Utility Fairness for the Differentially Private Federated-Learning-Based Wireless IoT Networks

Abstract

Federated learning (FL) allows predictive model training on the sensed data in a wireless Internet of Things (IoT) network evading data collection cost in terms of energy, time, and privacy. In this article, for an FL setting, we model the learning gain achieved by an IoT device against its participation cost as its utility. The local model quality and the associated cost differ from device to device due to the device heterogeneity, which could be time varying. We identify that this results in utility unfairness because the same global model is shared among the devices.
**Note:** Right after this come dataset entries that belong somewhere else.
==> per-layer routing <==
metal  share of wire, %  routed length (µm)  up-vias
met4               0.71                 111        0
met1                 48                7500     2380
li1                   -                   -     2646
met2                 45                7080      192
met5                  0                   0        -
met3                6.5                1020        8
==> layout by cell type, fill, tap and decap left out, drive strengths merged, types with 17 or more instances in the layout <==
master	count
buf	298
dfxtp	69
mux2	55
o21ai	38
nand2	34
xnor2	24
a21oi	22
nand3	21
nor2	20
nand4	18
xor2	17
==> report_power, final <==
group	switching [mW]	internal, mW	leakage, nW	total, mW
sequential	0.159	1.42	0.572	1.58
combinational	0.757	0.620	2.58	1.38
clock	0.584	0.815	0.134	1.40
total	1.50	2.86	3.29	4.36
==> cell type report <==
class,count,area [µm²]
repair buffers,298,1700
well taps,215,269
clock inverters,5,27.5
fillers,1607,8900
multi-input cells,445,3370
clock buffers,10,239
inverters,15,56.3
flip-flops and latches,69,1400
**src/rtl/spi_mem_pkg.sv**
```systemverilog
// Shared opcodes and state encoding for the SPI memory slave.
// Assumes: single-byte opcodes, mode 0 framing.
package spi_mem_pkg;
    localparam logic [7:0] OPC_SR_WRITE = 8'h01;
    localparam logic [7:0] OPC_WRITE    = 8'h02;
    localparam logic [7:0] OPC_READ     = 8'h03;
    localparam logic [7:0] OPC_WE_CLR   = 8'h04;
    localparam logic [7:0] OPC_SR_READ  = 8'h05;
    localparam logic [7:0] OPC_WE_SET   = 8'h06;

    typedef enum logic [2:0] {
        ST_IDLE,
        ST_CMD,
        ST_ADDR,
        ST_RDAT,
        ST_WDAT,
        ST_SRRD,
        ST_SRWR,
        ST_SKIP
    } cmd_state_t;
endpackage

```
**src/rtl/spi_mem_sync.sv**
```systemverilog
// Multi-stage synchronizer for asynchronous pins.
// Assumes: STAGES >= 1; each bit is synchronized on its own, without bus coherence.
module spi_mem_sync #(
    parameter int         W       = 4,
    parameter int         STAGES  = 2,
    parameter logic [W-1:0] RST_VAL = '0
) (
    input  logic         clk,
    input  logic         rst_n,
    input  logic [W-1:0] d_i,
    output logic [W-1:0] q_o
);
    generate
        if (STAGES == 1) begin : g_single
            logic [W-1:0] stg;
            // single flop stage
            always_ff @(posedge clk) begin
                if (!rst_n) stg <= RST_VAL;
                else        stg <= d_i;
            end
            assign q_o = stg;
        end else begin : g_chain
            logic [STAGES-1:0][W-1:0] stg;
            // shift chain of flop stages
            always_ff @(posedge clk) begin
                if (!rst_n) stg <= {STAGES{RST_VAL}};
                else        stg <= {stg[STAGES-2:0], d_i};
            end
            assign q_o = stg[STAGES-1];
        end
    endgenerate
endmodule

```
**src/rtl/spi_mem_guard.sv**
```systemverilog
// Protection decisions: block-protect range hit and status-write permission.
// Assumes: only the two top address bits select the protected range.
module spi_mem_guard (
    input  logic [1:0] bp_i,
    input  logic [1:0] a_top_i,
    input  logic       wel_i,
    input  logic       wpen_i,
    input  logic       wp_n_i,
    output logic       blk_hit_o,
    output logic       sr_ok_o
);
    // range decode from block-protect bits
    always_comb begin
        unique case (bp_i)
            2'b00:   blk_hit_o = 1'b0;
            2'b01:   blk_hit_o = &a_top_i;
            2'b10:   blk_hit_o = a_top_i[1];
            default: blk_hit_o = 1'b1;
        endcase
    end

    // status write allowed only with latch set and pin lock not active
    assign sr_ok_o = wel_i & ~(wpen_i & ~wp_n_i);
endmodule

```
**src/rtl/spi_mem_txshift.sv**
```systemverilog
// Output byte shifter driving SO; loads a byte and shifts one bit per falling SCK.
// Assumes: load and shift never coincide (they come from opposite SCK edges).
module spi_mem_txshift (
    input  logic       clk,
    input  logic       rst_n,
    input  logic       clr_i,
    input  logic       load_i,
    input  logic [7:0] load_val_i,
    input  logic       shift_i,
    output logic       so_o
);
    logic [7:0] tx;

    // shifter with clear > load > shift priority
    always_ff @(posedge clk) begin
        if (!rst_n || clr_i) begin
            tx   <= '0;
            so_o <= 1'b0;
        end else if (load_i) begin
            tx <= load_val_i;
        end else if (shift_i) begin
            so_o <= tx[7];
            tx   <= {tx[6:0], 1'b0};
        end
    end

    // SO only moves on a shift or clear
    p_so_hold_r2: assert property (@(posedge clk) disable iff (!rst_n)
        (!shift_i && !clr_i) |=> $stable(so_o));
endmodule

```
**src/rtl/spi_mem_slave.sv**
```systemverilog
// SPI mode-0 slave command engine for a byte-wide memory with status register
// and write protection. Oversamples SCK/CS/SI/WP on clk.
// Assumes: each SCK phase lasts at least SYNC_STAGES+3 clk cycles; nv_busy is
// synchronous to clk; memory returns read data one cycle after mem_rd.
module spi_mem_slave
    import spi_mem_pkg::*;
#(
    parameter int AW          = 17,
    parameter int SYNC_STAGES = 2
) (
    input  logic          clk,
    input  logic          rst_n,
    input  logic          spi_sck,
    input  logic          spi_cs_n,
    input  logic          spi_si,
    output logic          spi_so,
    input  logic          wp_n,
    input  logic          nv_busy,
    output logic [AW-1:0] mem_addr,
    output logic          mem_rd,
    input  logic [7:0]    mem_rdata,
    output logic          mem_wr,
    output logic [7:0]    mem_wdata
);
    localparam int ASH_W = AW - 8;

    logic [3:0] pins_s;
    logic sck_l, cs_l, si_l, wp_l;
    logic sck_prev, cs_prev;

    spi_mem_sync #(.W(4), .STAGES(SYNC_STAGES), .RST_VAL(4'b1010)) u_sync (
        .clk   (clk),
        .rst_n (rst_n),
        .d_i   ({wp_n, spi_si, spi_cs_n, spi_sck}),
        .q_o   (pins_s)
    );
    assign {wp_l, si_l, cs_l, sck_l} = pins_s;

    // edge history of SCK and CS
    always_ff @(posedge clk) begin
        if (!rst_n) begin
            sck_prev <= 1'b0;
            cs_prev  <= 1'b1;
        end else begin
            sck_prev <= sck_l;
            cs_prev  <= cs_l;
        end
    end

    logic sck_rise, sck_fall, cs_start, cs_end;
    assign sck_rise = !cs_l && sck_l && !sck_prev;
    assign sck_fall = !cs_l && !sck_l && sck_prev;
    assign cs_start = !cs_l && cs_prev;
    assign cs_end   = cs_l && !cs_prev;

    logic [2:0] bit_cnt;
    logic [6:0] rx_sh;
    logic [7:0] rx_byte;
    logic       byte_done;
    assign rx_byte   = {rx_sh, si_l};
    assign byte_done = sck_rise && (bit_cnt == 3'd7);

    // input bit counter and receive shifter, restarted each frame
    always_ff @(posedge clk) begin
        if (!rst_n || cs_start) begin
            bit_cnt <= '0;
            rx_sh   <= '0;
        end else if (sck_rise) begin
            bit_cnt <= bit_cnt + 3'd1;
            rx_sh   <= rx_byte[6:0];
        end
    end

    cmd_state_t     st;
    logic           wel, wpen, is_wr, wr_act, sr_ok, rd_pend;
    logic [1:0]     bp, abyte;
    logic [ASH_W-1:0] addr_sh;
    logic [AW-1:0]  addr, addr_full;
    logic           mem_rd_q, mem_wr_q;
    logic [AW-1:0]  mem_addr_q;
    logic [7:0]     mem_wdata_q;
    logic           blk_hit, sr_ok_now;
    logic [7:0]     status;

    assign addr_full = {addr_sh, rx_byte};
    assign status    = {wpen, 3'b000, bp, wel, nv_busy};

    spi_mem_guard u_guard (
        .bp_i      (bp),
        .a_top_i   (addr[AW-1 -: 2]),
        .wel_i     (wel),
        .wpen_i    (wpen),
        .wp_n_i    (wp_l),
        .blk_hit_o (blk_hit),
        .sr_ok_o   (sr_ok_now)
    );

    // command sequencer: decode, address capture, data phases, status updates
    always_ff @(posedge clk) begin
        if (!rst_n) begin
            st          <= ST_IDLE;
            wel         <= 1'b0;
            wpen        <= 1'b0;
            bp          <= '0;
            is_wr       <= 1'b0;
            wr_act      <= 1'b0;
            sr_ok       <= 1'b0;
            abyte       <= '0;
            addr_sh     <= '0;
            addr        <= '0;
            mem_rd_q    <= 1'b0;
            mem_wr_q    <= 1'b0;
            mem_addr_q  <= '0;
            mem_wdata_q <= '0;
        end else begin
            mem_rd_q <= 1'b0;
            mem_wr_q <= 1'b0;
            if (cs_end) begin
                st     <= ST_IDLE;
                wr_act <= 1'b0;
                if (wr_act) wel <= 1'b0;
            end else if (cs_start) begin
                st    <= ST_CMD;
                abyte <= '0;
            end else if (byte_done) begin
                unique case (st)
                    ST_CMD: begin
                        case (rx_byte)
                            OPC_WE_SET: begin
                                wel <= 1'b1;
                                st  <= ST_SKIP;
                            end
                            OPC_WE_CLR: begin
                                wel <= 1'b0;
                                st  <= ST_SKIP;
                            end
                            OPC_SR_READ: st <= ST_SRRD;
                            OPC_SR_WRITE: begin
                                sr_ok <= sr_ok_now;
                                st    <= ST_SRWR;
                            end
                            OPC_READ: begin
                                is_wr <= 1'b0;
                                st    <= nv_busy ? ST_SKIP : ST_ADDR;
                            end
                            OPC_WRITE: begin
                                is_wr <= 1'b1;
                                if (!nv_busy && wel) begin
                                    wr_act <= 1'b1;
                                    st     <= ST_ADDR;
                                end else begin
                                    st <= ST_SKIP;
                                end
                            end
                            default: st <= ST_SKIP;
                        endcase
                    end
                    ST_ADDR: begin
                        addr_sh <= {addr_sh[AW-17:0], rx_byte};
                        abyte   <= abyte + 2'd1;
                        if (abyte == 2'd2) begin
                            if (is_wr) begin
                                addr <= addr_full;
                                st   <= ST_WDAT;
                            end else begin
                                mem_addr_q <= addr_full;
                                mem_rd_q   <= 1'b1;
                                addr       <= addr_full + 1'b1;
                                st         <= ST_RDAT;
                            end
                        end
                    end
                    ST_RDAT: begin
                        mem_addr_q <= addr;
                        mem_rd_q   <= 1'b1;
                        addr       <= addr + 1'b1;
                    end
                    ST_WDAT: begin
                        mem_addr_q  <= addr;
                        mem_wdata_q <= rx_byte;
                        mem_wr_q    <= !blk_hit;
                        addr        <= addr + 1'b1;
                    end
                    ST_SRWR: begin
                        if (sr_ok) begin
                            wpen <= rx_byte[7];
                            bp   <= rx_byte[3:2];
                        end
                        st <= ST_SKIP;
                    end
                    default: ;
                endcase
            end
        end
    end

    // marks the cycle when requested read data is on mem_rdata
    always_ff @(posedge clk) begin
        if (!rst_n) rd_pend <= 1'b0;
        else        rd_pend <= mem_rd_q;
    end

    logic       tx_load;
    logic [7:0] tx_val;
    assign tx_load = rd_pend ||
                     (byte_done && ((st == ST_CMD && rx_byte == OPC_SR_READ) || st == ST_SRRD));
    assign tx_val  = rd_pend ? mem_rdata : status;

    spi_mem_txshift u_tx (
        .clk        (clk),
        .rst_n      (rst_n),
        .clr_i      (cs_l),
        .load_i     (tx_load),
        .load_val_i (tx_val),
        .shift_i    (sck_fall),
        .so_o       (spi_so)
    );

    assign mem_addr  = mem_addr_q;
    assign mem_rd    = mem_rd_q;
    assign mem_wr    = mem_wr_q;
    assign mem_wdata = mem_wdata_q;

    // one strobe per byte, never back to back
    p_one_strobe_r4: assert property (@(posedge clk) disable iff (!rst_n)
        mem_wr |=> !mem_wr);
    // read and write requests never overlap
    p_rw_excl_r4: assert property (@(posedge clk) disable iff (!rst_n)
        !(mem_rd && mem_wr));
    // latch drops after an accepted write frame closes
    p_wel_clear_r5: assert property (@(posedge clk) disable iff (!rst_n)
        (cs_end && wr_act) |=> !wel);
    // busy opcode never enters the address phase
    p_busy_refuse_r6: assert property (@(posedge clk) disable iff (!rst_n)
        (byte_done && st == ST_CMD && nv_busy) |=> (st != ST_ADDR));
    // denied status write leaves the bits untouched
    p_sr_hold_r8: assert property (@(posedge clk) disable iff (!rst_n)
        (byte_done && st == ST_SRWR && !sr_ok) |=> $stable({wpen, bp}));
    // whole-array protect forbids any strobe
    p_full_prot_r9: assert property (@(posedge clk) disable iff (!rst_n)
        (bp == 2'b11) |-> !mem_wr);
endmodule

```
**config.mk**
```make
export PLATFORM = sky130hd
export DESIGN_NAME = spi_mem_slave
export DESIGN_NICKNAME = d
export VERILOG_FILES = /design/src/rtl/spi_mem_pkg.sv /design/src/rtl/spi_mem_sync.sv /design/src/rtl/spi_mem_guard.sv /design/src/rtl/spi_mem_txshift.sv /design/src/rtl/spi_mem_slave.sv
export SDC_FILE = /design/constraint.sdc
export NUM_CORES = 1
export LEC_CHECK = 0
export ABC_CLOCK_PERIOD_IN_PS = 6300
export BUFFER_PORTS_ARGS = -buffer_cell sky130_fd_sc_hd__buf_2
export CORE_AREA = 2 2 98 100
export CTS_CLUSTER_SIZE = 30
export DETAILED_ROUTE_END_ITERATION = 6
export DIE_AREA = 0 0 100 102
export PLACE_DENSITY = 0.81
export SLEW_MARGIN = 5
export SYNTH_ARGS = -nofsm -noshare
export SYNTH_HDL_FRONTEND = slang
export SYNTH_HIERARCHICAL = 1
export SYNTH_SLANG_ARGS = --single-unit
```
**constraint.sdc**
```tcl
create_clock -name clk -period 6.3 [get_ports clk]
set_clock_uncertainty 0.1 [all_clocks]
set_input_delay 0.945 -clock clk [delete_from_list [all_inputs] [get_ports clk]]
set_output_delay 0.945 -clock clk [all_outputs]
set_load 0.01 [all_outputs]
```
==> results.yml, run 1 <==
run_status:
  outcome: "finished clean"
sta:
  worst_pin_slew_ns: 1.10
  finalHoldViolations: 0
  period_needed_ns: 2.95
  maxSlewViolCount: 0
  fmax_mhz: 339
  fin_ws_ns: 3.35
  setup_viol_count_final: 0
  rsz0062_at_grt: "false"
  maxSlewHeadroom_pct: 26.4
  timing.final.crit_share_pct: 46.8
  fin_setup_tns_ns: 0
route:
  viasPerCell: 5.96
  first_pass_iters: 5
  drtIter0Drc: 304
  antenna_left: 0
  avgRoutedWirePerCell_um: 16.1
  drc: 0
  wl_mm: 11.2
  vias: 4151
job:
  drv_cap: 0
placed_design:
  place.gp.congestion: 0.928
  placed_cells: 680
  place_hpwl_mm: 7.79
  port-buffer-count: 42
  pre_cts_ws_ns: 3.42
clocking:
  clk_latency_ns: 0.36
  cts_buffer_depth: 2
  cts_tree: "built"
  cts_made_buffers: 9
  clock_sinks: 95
  clk_pin_slew_ns: 0.09
  cts_root_buffer: "clkbuf_8"
  post_cts_buffers: 0
  cts.repair.resized: 0
  htreeDepth: 3
  cts-hold-fix-buffers: 0
finish:
  fin_nets: 605
  syn_to_final_growth_pct: 7.79
  drive_gt1_share_pct: 14.5
  final_cells: 696
  diodes: 0
logic_synthesis:
  synthCells: 568
  synth_seq_area_share_pct: 39.2
  yosysTopAreaCell: "dfxtp_1"
  netlist_area_sq_um: 4850
  netlist_top_cells_area: "dfxtp_1, mux2i_1, nor2_1"
  synth_ff_type: "dfxtp_1"
  ys_ff_latch: 95
  ys_warn_count: 6
  ys_types: 65
  synth_edf_count: 0
  async_flop_share_pct: 0
  syn_area_per_cell_sq_um: 8.54
  synth_top_area_share_pct: 39.2
  mappedNetlistNets: 593
grt:
  antenna_found_initial: 0
  grt_max_degree: 48
  overflow: 0
  grt_pass1_wl_mm: 18.5
  grt_pass1_vias: 3836
  grt_usage_pct: 22.5
hold_path:
  hold_class: "reg -> reg"
floorplanning:
  rows: 35
  die_w_um: 100
  io_pins: 43
  start_util_pct: 53.2
  dieArea_sq_um: 10200
  core_area_sq_um: 9110
  die_y_um: 102
worst_setup_path:
  endpoint_kind: "register"
  path_max_fanout: 21
  startpoint_type: "register"
  critPathRequiredTime_ns: 6.48
  worstPathArrival_ns: 3.13
  crit_type: "reg -> reg"
power_and_ir_drop:
  p_per_area_nw_per_um2: 205
  ir_drop_v: 0.000117
  leakage_nw: 2.01
[kinds of logic after synthesis]
family | count (synthesis) | synth area share [%]
AND/OR/NAND/NOR | 236 | 23.9
AO/OA/AOI/OAI | 107 | 15.2
flip-flops | 95 | 39.2
buffers and inverters | 57 | 5.68
multiplexers | 49 | 11.0
XOR/XNOR | 14 | 2.53
adder cells (fa/ha/maj) | 10 | 2.58
[path summary, 6_finish.rpt]
path                                            endpoint                        startpoint  slack [ns]  depth (start not counted)
worst min-delay path            u_sync/q_o[1]$_SDFF_PN1_  u_sync/g_chain.stg[1]$_SDFF_PN1_        0.32                          1
worst max register to register     addr[16]$_SDFFE_PN0P_                st[2]$_SDFFE_PP0P_        3.35                          5
worst min register to register  u_sync/q_o[1]$_SDFF_PN1_  u_sync/g_chain.stg[1]$_SDFF_PN1_        0.32                          1
worst max-delay path               addr[16]$_SDFFE_PN0P_                st[2]$_SDFFE_PP0P_        3.35                          5
[cells in the final DEF (no fill, tap or decap), types with 4 or more instances in the layout]
cell	instances
nand2b_1	8
a311oi_1	19
a31oi_1	6
nor4_1	4
ha_1	10
mux2i_1	37
inv_1	13
dfxtp_1	95
nor3_1	6
xnor2_1	10
nand3_1	14
and3_1	7
nand3b_1	4
nand2_1	57
and2_1	13
mux2_2	5
a21oi_1	25
mux2_4	7
nand4_1	8
nor3b_1	8
o21ai_0	19
buf_2	42
nor2_1	84
o211ai_1	5
clkbuf_8	9
xor2_1	4
[metal layers]
metal	vias up	track usage, %	share of wire, %
li1	2029	-	-
met3	17	4.31	6.5
met5	-	0	0
met4	0	6.85	1.4
met2	154	35.6	46
met1	1951	31.4	47
[power by group]
| part | total [W] | switching (W) | internal, W |
|---|---|---|---|
| clock | 0.000439 | 0.000214 | 0.000225 |
| sequential | 0.000606 | 0.00000315 | 0.000603 |
| combinational | 0.0000282 | 0.0000182 | 0.0000100 |
| total | 0.00107 | 0.000235 | 0.000838 |
[stage by stage]
step | util, % | power [W] | hold slack (ns) | instance area, sq um
5_1_grt | 57.4 | 0.00111 | 0.327 | 5230
4_1_cts | 57.4 | 0.00108 | 0.321 | 5230
3_3_place_gp | 55.1 | 0.000647 | 0.290 | 5010
2_1_floorplan | - | 0.000638 | 0.286 | 4850
6_report | 57.4 | 0.00107 | 0.317 | 5230
3_5_place_dp | 55.1 | 0.000648 | 0.299 | 5010
[area by class of cell]
class | count | area (sq um)
fillers | 786 | 3880
multi-input cells | 416 | 2690
flip-flops and latches | 95 | 1900
repair buffers | 45 | 233
well taps | 111 | 139
clock buffers | 11 | 131
clock inverters | 5 | 81.3
inverters | 13 | 48.8
[synthesized netlist by cell type (all sizes together), types with 4 or more instances]
| library cell | instances |
|---|---|
| mux2 | 12 |
| xor2 | 4 |
| xnor2 | 10 |
| clkbuf | 28 |
| o211ai | 5 |
| and2 | 13 |
| nor3 | 6 |
| a311oi | 19 |
| nor4 | 4 |
| nor2 | 84 |
| nand4 | 8 |
| a21oi | 27 |
| nand3b | 4 |
| buf | 16 |
| inv | 13 |
| dfxtp | 95 |
| and3 | 8 |
| nand2b | 8 |
| a31oi | 6 |
| ha | 10 |
| nand3 | 14 |
| mux2i | 37 |
| o21ai | 21 |
| nand2 | 57 |
| nor3b | 10 |
[registers in the layout, summed over array words and instances (netlist names), 2 cells and up]
| name | flops |
|---|---|
| bit_cnt | 3 |
| rx_sh | 7 |
| st | 3 |
| addr | 17 |
| abyte | 2 |
| u_tx/tx | 8 |
| u_sync/g_chain.stg | 4 |
| u_sync/q_o | 4 |
| bp | 2 |
| mem_addr | 17 |
| addr_sh | 9 |
| mem_wdata | 8 |
[worst max-delay path, cell delays in order, from the launching register on]
cell and delay, ns:
dfxtp_1 0.50, nor3b_1 0.66, a21o_1 0.16, nand3_1 0.56, or4_1 0.70, a31oi_1 0.18
Note: power is estimated with default switching activity, not from simulation.
==> run 2: changes to the inputs <==
ABC_CLOCK_PERIOD_IN_PS = 2650   (was 6300)
PLACE_DENSITY = 0.84   (was 0.81)
clock period = 2.65 ns   (was 6.3 ns; I/O delays follow)
==> results.yml, run 2 (synthesis gave the netlist of run 1 again) <==
run_status:
  outcome: "finished clean"
finish:
  layout_commonest_cell: "dfxtp_1"
  diodes: 0
  syn_to_final_growth_pct: 11.1
  final_area_sq_um: 5390
  fin_nets: 626
  fin_util_pct: 59.2
  drive_gt1_share_pct: 17.8
  final_cell_mix: "dfxtp_1, nor2_1, nand2_1"
worst_setup_path:
  startpoint_type: "register"
  endpoint_kind: "register"
  path_max_fanout: 13
  worstPathArrival_ns: 2.66
  crit_type: "reg -> reg"
  rrSetupSlack_ns: 0.15
  cpMaxStageDelayCell: "nor3b_1"
  worst_r2r_path_depth: 6
  critPathRequiredTime_ns: 2.81
  reg2reg_from: "st[2]$_SDFFE_PP0P_"
  regToRegEndpoint: "mem_addr[14]$_SDFFE_PN0P_"
  max_stage_delay_ns: 0.53
  path_buf_inv: 2
  cp_common_cell: "buf_4"
  crit_family: "compound AO/OA/AOI/OAI gates"
  crit_chain: "nor3b_1 -> buf_4 -> a21o_1 -> buf_4 -> nand2_1 -> a311oi_1"
placed_design:
  place.gp.congestion: 0.909
  place_hpwl_mm: 8.23
  port-buffer-count: 42
  placed_cell_area_sq_um: 5170
grt:
  grt_max_degree: 48
  grt_pass1_vias: 4040
  grt_pass1_wl_mm: 19.3
  overflow: 0
  antenna_found_initial: 0
  grt_usage_pct: 23.5
floorplanning:
  core_area_sq_um: 9110
  io_pins: 43
  start_util_pct: 53.2
  dieArea_sq_um: 10200
  die_w_um: 100
  die_y_um: 102
  rows: 35
route:
  avgRoutedWirePerCell_um: 16.2
  antenna_left: 0
  first_pass_iters: 5
  wl_mm: 11.6
  vias: 4271
  drtIter0Drc: 310
  drc: 0
  viasPerCell: 5.96
sta:
  timing.final.crit_share_pct: 94.4
  fmax_mhz: 400
  fin_setup_tns_ns: 0
  maxSlewViolCount: 0
  finalHoldViolations: 0
  period_needed_ns: 2.50
  maxSlewHeadroom_pct: 27.3
  worst_pin_slew_ns: 1.09
  setup_viol_count_final: 0
  rsz0062_at_grt: "false"
clocking:
  post_cts_buffers: 0
  clk_latency_ns: 0.36
  htreeDepth: 3
  cts_root_buffer: "clkbuf_8"
  cts-hold-fix-buffers: 0
  clk_pin_slew_ns: 0.10
  cts_buffer_depth: 2
  cts.repair.resized: 0
  cts_made_buffers: 9
  clock_sinks: 95
  cts_tree: "built"
power_and_ir_drop:
  p_per_area_nw_per_um2: 472
  leakage_nw: 2.12
  ir_drop_v: 0.000400
hold_path:
  hold_class: "in -> reg"
  holdPathStages: 2
  hp-start: "wp_n"
  hold_path_end: "u_sync/g_chain.stg[3]$_SDFF_PN1_"
job:
  drv_cap: 0
## run 2: metrics by stage
stage	hold WS (ns)	setup slack (ns)	instances	total power, W
floorplan	0.286	0.527	568	0.00152
global placement	0.292	0.387	701	0.00155
detailed placement	0.297	0.286	701	0.00155
CTS	0.108	0.273	717	0.00255
global route	0.119	0.0566	717	0.00261
finish	0.113	0.148	717	0.00254
## run 2: area by class of cell
class	count	area (sq um)
clock buffers	12	165
inverters	13	48.8
flip-flops and latches	95	1900
fillers	800	3720
well taps	111	139
repair buffers	66	390
multi-input cells	416	2690
clock inverters	4	51.3
## run 2: report_power, final
group	leakage, nW	switching, W	internal, W	total (W)
registers	0.767	0.00000378	0.00143	0.00144
logic	1.25	0.0000497	0.0000288	0.0000785
clock network	0.109	0.000509	0.000516	0.00103
total	2.12	0.000563	0.00198	0.00254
In the vanilla FL setting, the master is unaware of devices’ local model computation and transmission costs, thus, it is unable to address the utility unfairness problem. In addition, a device may exploit this lack of knowledge at the master to intentionally reduce its expenditure and thereby boost its utility. We propose to control the quality of the global model shared with the devices, in each round, based on their contribution and expenditure. This is achieved by employing differential privacy (DP) to curtail global model divulgence based on the learning contribution. Furthermore, we devise adaptive computation and transmission policies for each device to control its expenditure in order to mitigate utility unfairness. Our results show that the proposed scheme reduces the standard deviation of the energy cost of devices by 99% in comparison to the benchmark scheme, while the standard deviation of the training loss of devices varies around 0.103.